Fig. 4

Analysis of patients carrying mitochondrial DNA (mtDNA) deletions. (a) Detection of single deletion from single-end sequencing. Gel electrophoresis with Patient P1 harboring a heteroplasmic single deletion of approximately 5 kb detected by long-range polymerase chain reaction (PCR) analysis in muscle and uroepithelial cells. Circos graphical representations with the common deletion (m.8470_13447del) in muscle (left) and urine (right) samples with respectively 56% and 3.5% of mutant loads. (b) Detection of single deletion from paired-end sequencing. Gel electrophoresis with patient P2 carrying a heteroplasmic single deletion of about 4 kb in muscle. Circos graphical representation showing the presence of a 3826-bp deletion (m.8559_12385del) at 77% mutant load. (c) Detection of multiple deletions from single-end sequencing.
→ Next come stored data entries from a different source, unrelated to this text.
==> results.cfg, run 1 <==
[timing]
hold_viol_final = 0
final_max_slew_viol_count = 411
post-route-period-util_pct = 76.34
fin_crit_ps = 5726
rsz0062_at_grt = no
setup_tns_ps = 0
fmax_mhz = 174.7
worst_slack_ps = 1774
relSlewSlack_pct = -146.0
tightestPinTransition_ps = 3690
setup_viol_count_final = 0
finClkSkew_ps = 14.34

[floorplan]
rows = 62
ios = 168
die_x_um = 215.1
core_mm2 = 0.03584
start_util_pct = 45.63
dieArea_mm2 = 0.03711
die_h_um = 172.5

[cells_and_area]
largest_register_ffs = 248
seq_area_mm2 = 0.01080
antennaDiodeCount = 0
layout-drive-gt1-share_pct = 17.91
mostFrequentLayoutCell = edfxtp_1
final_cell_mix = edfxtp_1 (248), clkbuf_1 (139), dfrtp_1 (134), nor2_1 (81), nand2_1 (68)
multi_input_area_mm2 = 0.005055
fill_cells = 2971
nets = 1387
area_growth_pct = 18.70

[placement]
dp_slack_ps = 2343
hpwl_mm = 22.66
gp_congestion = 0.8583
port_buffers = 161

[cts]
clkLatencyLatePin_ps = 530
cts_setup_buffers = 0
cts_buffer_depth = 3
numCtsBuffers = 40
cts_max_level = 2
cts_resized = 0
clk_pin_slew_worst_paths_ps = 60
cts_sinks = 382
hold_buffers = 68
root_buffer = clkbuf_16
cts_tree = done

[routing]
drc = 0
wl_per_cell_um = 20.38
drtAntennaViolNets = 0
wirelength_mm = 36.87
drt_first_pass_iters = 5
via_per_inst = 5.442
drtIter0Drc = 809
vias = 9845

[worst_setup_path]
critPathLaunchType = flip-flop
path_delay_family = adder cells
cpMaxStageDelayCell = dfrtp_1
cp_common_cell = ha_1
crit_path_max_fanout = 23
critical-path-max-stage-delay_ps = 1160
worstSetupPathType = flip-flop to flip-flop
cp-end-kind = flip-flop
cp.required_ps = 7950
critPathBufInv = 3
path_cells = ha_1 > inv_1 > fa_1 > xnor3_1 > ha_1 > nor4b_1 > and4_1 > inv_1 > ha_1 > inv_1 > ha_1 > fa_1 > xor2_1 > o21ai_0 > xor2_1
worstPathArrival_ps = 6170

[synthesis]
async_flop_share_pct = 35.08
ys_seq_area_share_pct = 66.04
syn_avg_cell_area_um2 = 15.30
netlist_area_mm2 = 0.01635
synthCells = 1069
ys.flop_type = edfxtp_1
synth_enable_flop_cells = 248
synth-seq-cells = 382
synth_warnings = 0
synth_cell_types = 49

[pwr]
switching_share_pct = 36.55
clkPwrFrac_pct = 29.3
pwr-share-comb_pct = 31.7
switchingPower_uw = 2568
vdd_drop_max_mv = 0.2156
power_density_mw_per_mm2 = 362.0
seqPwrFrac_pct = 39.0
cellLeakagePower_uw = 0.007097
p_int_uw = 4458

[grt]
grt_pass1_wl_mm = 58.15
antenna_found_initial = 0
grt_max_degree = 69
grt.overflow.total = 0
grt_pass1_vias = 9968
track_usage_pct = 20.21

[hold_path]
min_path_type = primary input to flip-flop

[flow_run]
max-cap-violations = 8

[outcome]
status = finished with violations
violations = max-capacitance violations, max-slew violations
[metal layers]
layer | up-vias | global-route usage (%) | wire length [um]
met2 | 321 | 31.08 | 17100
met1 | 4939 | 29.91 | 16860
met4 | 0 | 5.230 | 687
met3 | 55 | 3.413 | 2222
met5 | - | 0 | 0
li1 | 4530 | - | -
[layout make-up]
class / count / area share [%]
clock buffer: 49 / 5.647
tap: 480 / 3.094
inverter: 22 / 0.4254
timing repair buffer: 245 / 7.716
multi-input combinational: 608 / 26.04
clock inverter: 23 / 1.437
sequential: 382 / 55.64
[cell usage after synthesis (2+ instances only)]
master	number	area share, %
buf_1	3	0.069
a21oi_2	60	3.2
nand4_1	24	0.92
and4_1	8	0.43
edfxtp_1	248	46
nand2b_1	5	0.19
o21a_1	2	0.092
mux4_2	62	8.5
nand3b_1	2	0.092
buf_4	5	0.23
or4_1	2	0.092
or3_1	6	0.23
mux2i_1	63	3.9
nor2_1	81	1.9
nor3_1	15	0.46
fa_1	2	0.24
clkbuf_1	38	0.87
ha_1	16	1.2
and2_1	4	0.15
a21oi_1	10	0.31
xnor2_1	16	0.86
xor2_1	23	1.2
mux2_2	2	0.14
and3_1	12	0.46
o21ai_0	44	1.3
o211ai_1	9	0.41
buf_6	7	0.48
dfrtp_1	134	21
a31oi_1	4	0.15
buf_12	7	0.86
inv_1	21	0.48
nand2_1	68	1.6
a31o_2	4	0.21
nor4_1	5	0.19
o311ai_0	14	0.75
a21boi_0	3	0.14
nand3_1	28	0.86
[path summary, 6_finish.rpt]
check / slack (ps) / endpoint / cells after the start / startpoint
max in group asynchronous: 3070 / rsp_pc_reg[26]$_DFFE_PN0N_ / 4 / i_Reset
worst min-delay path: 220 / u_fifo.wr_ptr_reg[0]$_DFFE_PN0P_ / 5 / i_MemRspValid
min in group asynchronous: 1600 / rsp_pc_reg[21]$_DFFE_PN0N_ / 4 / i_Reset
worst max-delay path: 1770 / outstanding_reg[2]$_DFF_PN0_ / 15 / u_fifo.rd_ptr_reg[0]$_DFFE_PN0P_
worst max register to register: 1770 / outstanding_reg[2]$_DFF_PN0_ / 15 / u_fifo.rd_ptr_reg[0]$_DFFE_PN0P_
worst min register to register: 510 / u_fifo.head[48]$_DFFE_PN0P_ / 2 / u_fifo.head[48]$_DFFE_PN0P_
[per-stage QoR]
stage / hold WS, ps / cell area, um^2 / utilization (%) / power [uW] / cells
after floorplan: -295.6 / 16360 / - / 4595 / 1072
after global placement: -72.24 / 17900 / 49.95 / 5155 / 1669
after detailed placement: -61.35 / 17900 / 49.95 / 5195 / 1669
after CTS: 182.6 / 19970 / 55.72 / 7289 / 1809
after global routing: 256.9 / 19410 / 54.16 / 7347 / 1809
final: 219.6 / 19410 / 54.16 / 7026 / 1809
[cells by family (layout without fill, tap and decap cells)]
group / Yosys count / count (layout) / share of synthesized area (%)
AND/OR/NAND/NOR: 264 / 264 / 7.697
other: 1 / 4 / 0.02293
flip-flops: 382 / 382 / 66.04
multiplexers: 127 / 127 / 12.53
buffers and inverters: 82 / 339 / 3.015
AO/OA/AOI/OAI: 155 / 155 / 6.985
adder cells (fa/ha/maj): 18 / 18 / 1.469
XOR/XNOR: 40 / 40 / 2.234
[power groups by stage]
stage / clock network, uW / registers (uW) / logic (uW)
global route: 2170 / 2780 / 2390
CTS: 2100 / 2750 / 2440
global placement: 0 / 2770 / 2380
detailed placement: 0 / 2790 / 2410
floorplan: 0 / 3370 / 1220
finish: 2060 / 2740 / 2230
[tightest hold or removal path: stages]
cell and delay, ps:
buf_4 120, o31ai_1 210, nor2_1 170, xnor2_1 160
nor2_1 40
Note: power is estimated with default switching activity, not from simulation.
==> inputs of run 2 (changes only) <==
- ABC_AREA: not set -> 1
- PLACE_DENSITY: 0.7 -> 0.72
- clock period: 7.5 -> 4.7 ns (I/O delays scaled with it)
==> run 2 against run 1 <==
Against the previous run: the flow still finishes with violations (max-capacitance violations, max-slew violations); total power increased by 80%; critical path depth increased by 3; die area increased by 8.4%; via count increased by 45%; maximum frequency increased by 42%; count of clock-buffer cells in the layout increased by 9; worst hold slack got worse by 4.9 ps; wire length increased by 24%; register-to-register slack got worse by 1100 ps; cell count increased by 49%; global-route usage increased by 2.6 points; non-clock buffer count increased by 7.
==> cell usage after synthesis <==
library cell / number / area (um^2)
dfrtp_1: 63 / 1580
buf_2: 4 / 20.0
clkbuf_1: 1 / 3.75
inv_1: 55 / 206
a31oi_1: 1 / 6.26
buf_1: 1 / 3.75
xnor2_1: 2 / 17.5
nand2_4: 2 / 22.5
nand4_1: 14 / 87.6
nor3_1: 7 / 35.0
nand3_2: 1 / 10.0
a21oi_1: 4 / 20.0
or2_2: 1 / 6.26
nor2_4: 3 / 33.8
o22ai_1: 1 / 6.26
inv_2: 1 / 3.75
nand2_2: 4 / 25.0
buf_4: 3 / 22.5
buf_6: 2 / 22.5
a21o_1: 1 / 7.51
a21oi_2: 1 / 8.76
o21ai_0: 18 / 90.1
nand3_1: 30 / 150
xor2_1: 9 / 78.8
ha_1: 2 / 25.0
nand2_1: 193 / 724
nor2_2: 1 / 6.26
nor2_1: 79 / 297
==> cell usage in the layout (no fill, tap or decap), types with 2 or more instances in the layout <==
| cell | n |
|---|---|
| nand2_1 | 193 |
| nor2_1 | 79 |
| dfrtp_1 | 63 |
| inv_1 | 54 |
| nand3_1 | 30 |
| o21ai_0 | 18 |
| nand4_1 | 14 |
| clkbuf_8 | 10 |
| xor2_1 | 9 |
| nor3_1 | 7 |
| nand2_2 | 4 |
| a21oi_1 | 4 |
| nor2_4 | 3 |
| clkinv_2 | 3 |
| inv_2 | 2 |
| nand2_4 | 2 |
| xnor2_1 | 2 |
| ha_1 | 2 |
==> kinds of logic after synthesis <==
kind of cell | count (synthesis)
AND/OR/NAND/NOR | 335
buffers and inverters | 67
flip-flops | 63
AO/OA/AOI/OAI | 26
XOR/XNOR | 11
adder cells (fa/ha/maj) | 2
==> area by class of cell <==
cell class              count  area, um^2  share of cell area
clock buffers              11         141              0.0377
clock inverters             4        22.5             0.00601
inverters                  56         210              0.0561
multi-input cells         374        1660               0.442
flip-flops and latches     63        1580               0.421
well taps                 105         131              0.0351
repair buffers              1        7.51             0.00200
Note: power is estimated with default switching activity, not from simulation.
$ cat config.mk
export PLATFORM = sky130hd
export DESIGN_NAME = press_classifier
export DESIGN_NICKNAME = d
export VERILOG_FILES = /design/src/rtl/press_classifier.sv
export SDC_FILE = /design/constraint.sdc
export NUM_CORES = 1
export LEC_CHECK = 0
export ABC_AREA = 1
export ABC_CLOCK_PERIOD_IN_PS = 3190
export CAP_MARGIN = 20
export CORE_MARGIN = 5
export CORE_UTILIZATION = 45
export DETAILED_ROUTE_END_ITERATION = 16
export PLACE_DENSITY = 0.75
export RECOVER_POWER = 25
export SLEW_MARGIN = 25
export SYNTH_ARGS = -nofsm -noshare
export SYNTH_HDL_FRONTEND = slang
export SYNTH_SLANG_ARGS = --single-unit
$ cat constraint.sdc
create_clock -name clock -period 3.19 [get_ports clock]
set_input_delay 0.638 -clock clock [delete_from_list [all_inputs] [get_ports clock]]
set_output_delay 0.638 -clock clock [all_outputs]
set_load 0.02 [all_outputs]
$ cat src/rtl/press_classifier.sv
// press_classifier: classifies debounced button edges into short, long and
// double press gestures. It also keeps a running gesture count and a busy flag.
module press_classifier #(
  parameter int LONG_CYCLES = 16,
  parameter int GAP_CYCLES  = 8,
  parameter int COUNT_WIDTH = 8
) (
  input  logic                   clock,
  input  logic                   reset,
  input  logic                   rise,
  input  logic                   fall,
  output logic                   short_press,
  output logic                   long_press,
  output logic                   double_press,
  output logic                   busy,
  output logic [COUNT_WIDTH-1:0] event_count
);

  localparam int MAX_CYCLES = (LONG_CYCLES > GAP_CYCLES) ? LONG_CYCLES : GAP_CYCLES;
  localparam int TW         = $clog2(MAX_CYCLES + 1);
  localparam logic [TW-1:0] TIMER_MAX = {TW{1'b1}};
  localparam logic [TW-1:0] LONG_LAST = TW'(LONG_CYCLES - 1);
  localparam logic [TW-1:0] GAP_LAST  = TW'(GAP_CYCLES - 1);

  typedef enum logic [2:0] {
    IDLE,
    PRESSED,
    LONG_HELD,
    WAIT_SECOND,
    SECOND_PRESSED
  } state_t;

  state_t        state;
  state_t        state_next;
  logic [TW-1:0] timer;
  logic          short_next;
  logic          long_next;
  logic          double_next;
  logic          rise_valid;
  logic          fall_valid;

  // A simultaneous rise and fall carries no usable information, so both are dropped.
  assign rise_valid = rise & ~fall;
  assign fall_valid = fall & ~rise;

  // State register and per-state timer. The timer restarts on every state change
  // and saturates at its maximum value.
  always_ff @(posedge clock or posedge reset) begin
    if (reset) begin
      state <= IDLE;
      timer <= '0;
    end else begin
      state <= state_next;
      if (state_next != state)
        timer <= '0;
      else if (timer != TIMER_MAX)
        timer <= timer + TW'(1);
    end
  end

  // Next-state and gesture decisions.
  always_comb begin
    state_next  = state;
    short_next  = 1'b0;
    long_next   = 1'b0;
    double_next = 1'b0;
    case (state)
      IDLE: begin
        if (rise_valid)
          state_next = PRESSED;
      end
      PRESSED: begin
        // When a release lands on the threshold cycle, the long threshold takes priority.
        if (timer == LONG_LAST) begin
          long_next  = 1'b1;
          state_next = LONG_HELD;
        end else if (fall_valid) begin
          state_next = WAIT_SECOND;
        end
      end
      LONG_HELD: begin
        if (fall_valid)
          state_next = IDLE;
      end
      WAIT_SECOND: begin
        // A second press on the last gap cycle still counts as a double press.
        if (rise_valid) begin
          state_next = SECOND_PRESSED;
        end else if (timer == GAP_LAST) begin
          short_next = 1'b1;
          state_next = IDLE;
        end
      end
      SECOND_PRESSED: begin
        // A release on the threshold cycle goes to IDLE because the button is already up.
        if (fall_valid) begin
          double_next = 1'b1;
          state_next  = IDLE;
        end else if (timer == LONG_LAST) begin
          double_next = 1'b1;
          state_next  = LONG_HELD;
        end
      end
      default: state_next = IDLE;
    endcase
  end

  // Registered gesture pulses, busy decode and gesture counter.
  always_ff @(posedge clock or posedge reset) begin
    if (reset) begin
      short_press  <= 1'b0;
      long_press   <= 1'b0;
      double_press <= 1'b0;
      busy         <= 1'b0;
      event_count  <= '0;
    end else begin
      short_press  <= short_next;
      long_press   <= long_next;
      double_press <= double_next;
      busy         <= (state_next != IDLE);
      if (short_next | long_next | double_next)
        event_count <= event_count + COUNT_WIDTH'(1);
    end
  end

endmodule
==> impl_metrics.toml <==
[cts]
clk_latency_ns = 0.30
numCtsBuffers = 3
cts_setup_buffers = 0
cts_resized = 0
clockBufferDepth = 2
cts_hold_buf = 0
root_buffer = "clkbuf_4"
cts_tree = "built"
cts_max_level = 1
cts.sinks = 20
cts.clk_slew.worst_paths_ns = 0.11

[yosys]
syn_nets = 135
yosysSeqAreaShare_pct = 46.6
syn_inst = 126
async_reset_ff_share_pct = 100
synth_cell_types = 19
synth_edf_count = 0
synthTopCellsByCount = "inv_1 (23), nor2_1 (22), nand2_1 (21), dfrtp_1 (20), xor2_1 (9)"
yosysMostFrequentCell = "inv_1"
synth_top_area_share_pct = 46.6
synth-seq-cells = 20
netlist_top_cells_area = "dfrtp_1 (47%), inv_1 (8.0%), nor2_1 (7.7%)"
yosys.area.top_type = "dfrtp_1"
synth_ff_type = "dfrtp_1"
yosysWarnings = 0
syn_area_per_cell_um2 = 8.53
syn_area_um2 = 1070

[die]
die_w_um = 58.9
die_area_um2 = 3470
core.rowCount = 17
die_height_um = 58.9
core_area_um2 = 2250
num_io_pins = 16
initial_core_util_pct = 47.7

[place]
postPlaceCellArea_um2 = 1260
port_buffers = 15
gp_congestion = 0.870
placedCellCount = 169
hpwl_um = 1560

[critical_path]
cp-end-kind = "output port"
critPathBufInv = 1
cp_max_fo = 4
path_class = "reg -> out"
path_cells = "clkdlybuf4s50_1"
critPathArrivalTime_ns = 1.36
path_delay_family = "buffers and inverters"
slowest_stage = "clkdlybuf4s50_1"
cp_slowest_stage_delay_ns = 0.63
crit_path_start_kind = "flip-flop"
required_ns = 2.55

[sta]
hold_viol_final = 0
period_share_pct = 62.6
clock.fmax_ghz = 0.501
setup_viol = 0
finalClockSkew_ns = 0.00931
worst_pin_slew_ns = 0.762
fin_tns_setup_ns = 0
slew_viol_final = 0
relSlewSlack_pct = 49.2
rsz0062_at_grt = "no"
fin_crit_ns = 2.00

[route]
ant_nets = 0
drtPass1Iterations = 4
drc = 0
drt_iter0_markers = 8
wire_per_inst_um = 11.4
routed_via_density = 4.75
vias = 822
totalWireLength_um = 1970

[finish]
fillers = 229
final_cells = 173
area_growth_pct = 21.7
drive_gt1_share_pct = 8.28
multiInputGateArea_um2 = 483
final_core_util_pct = 58.0
postLayoutCellArea_um2 = 1310
seqCellArea_um2 = 500
diodes = 0
fin_nets = 155

[global_routing]
grt_pass1_wl_um = 3510
antenna_found_initial = 0
grt_overflow = 0
grt_max_degree = 21
grt_pass1_vias = 799
grt_usage_pct = 13.2

[min_path]
min_path_type = "reg -> reg"

[run_status]
status = "completed"

[run]
drv_cap = 0

[power]
peakVddDrop_mv = 0.445
power.leakage_uw = 0.000677
pwr_density_cell_nw_per_um2 = 660
registers in the layout, summed over array words and instances (netlist names):
| register | count |
|---|---|
| event_count | 8 |
| busy | 1 |
| timer | 5 |
| double_press | 1 |
| short_press | 1 |
| state | 3 |
| long_press | 1 |
where the power goes:
group / internal (uW) / total [uW] / switching (uW)
clock: 127 / 204 / 77.1
combinational: 124 / 299 / 175
sequential: 306 / 360 / 54.8
total: 557 / 864 / 307
worst reg2reg max path, cell delays in order, from the launching register on:
cell and delay, ns:
dfrtp_1 0.42, ha_1 0.22, nand2_1 0.09, nor2_1 0.07, ha_1 0.23, o21ai_0 0.17
nor2_1 0.06, nor2_1 0.14, nand2_1 0.10, nand2_1 0.08, nand4_2 0.13, nor2_1 0.14
worst paths after layout:
path	from	to	slack, ns	cells after the start
max	event_count[4]	event_count[4]	1.19	1
max in group asynchronous	reset	timer[2]	1.82	2
min in group asynchronous	reset	event_count[4]	0.89	2
max reg2reg	timer[0]	timer[1]	1.26	11
min	event_count[0]	event_count[0]	0.54	1
min reg2reg	event_count[0]	event_count[0]	0.54	1
routing by layer:
metal  vias up  track usage (%)  wire [um]
li1        424                -          -
met1       382             16.1        877
met2        14             22.2        978
met3         2             4.17         96
met4         0             3.88         14
met5         -                0          0
area by class of cell:
| type | count | share of cell area (%) |
|---|---|---|
| multi-input combinational | 83 | 36.9 |
| clock inverter | 1 | 2.30 |
| timing repair buffer | 15 | 11.5 |
| inverter | 23 | 6.60 |
| tap | 28 | 2.68 |
| clock buffer | 3 | 1.72 |
| sequential | 20 | 38.3 |
cells in the final DEF (no fill, tap or decap):
master and instances:
nor3b_1 1, mux2i_1 1, inv_1 23, dfrtp_1 20
nand4_2 1, clkdlybuf4s50_1 14, nand4_1 3, bufinv_16 1
nand3_4 1, dlygate4sd3_1 1, nand2_2 2, xor2_1 9
o21ai_2 1, clkbuf_4 3, nand2_1 21, xnor2_1 1
nand3_1 3, o21ai_0 7, nand3b_1 2, ha_1 5
nor2_2 3, nor2_1 22
through the flow:
stage / hold slack, ns / power, uW / setup slack [ns]
floorplan: 0.520 / 572 / 1.51
global placement: 0.505 / 660 / 1.13
detailed placement: 0.521 / 667 / 1.09
CTS: 0.537 / 878 / 1.17
global route: 0.568 / 938 / 1.01
finish: 0.536 / 864 / 1.19
cell families after synthesis:
group / synth area share [%]
AND/OR/NAND/NOR: 26.4
buffers and inverters: 8.03
flip-flops: 46.6
XOR/XNOR: 8.15
AO/OA/AOI/OAI: 4.07
adder cells (fa/ha/maj): 5.82
multiplexers: 0.931
Note: power is estimated with default switching activity, not from simulation.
Gel electrophoresis with patient P3 harboring two pathogenic variants in DGUOK and patient P4 carrying two likely pathogenic variants in POLG. Circos graphical representations of patients P3 (left) and P4 (right) with the number of deletions (red arcs) identified by eKLIPse. (d) Detection of multiple deletions from paired-end sequencing. mtDNA long-range PCR gel electrophoresis with patient P5 carrying two pathogenic variants in SLC25A4 associated with multiple deletions. Circos graphical representation of patient P5 showing multiple deletions (red arcs).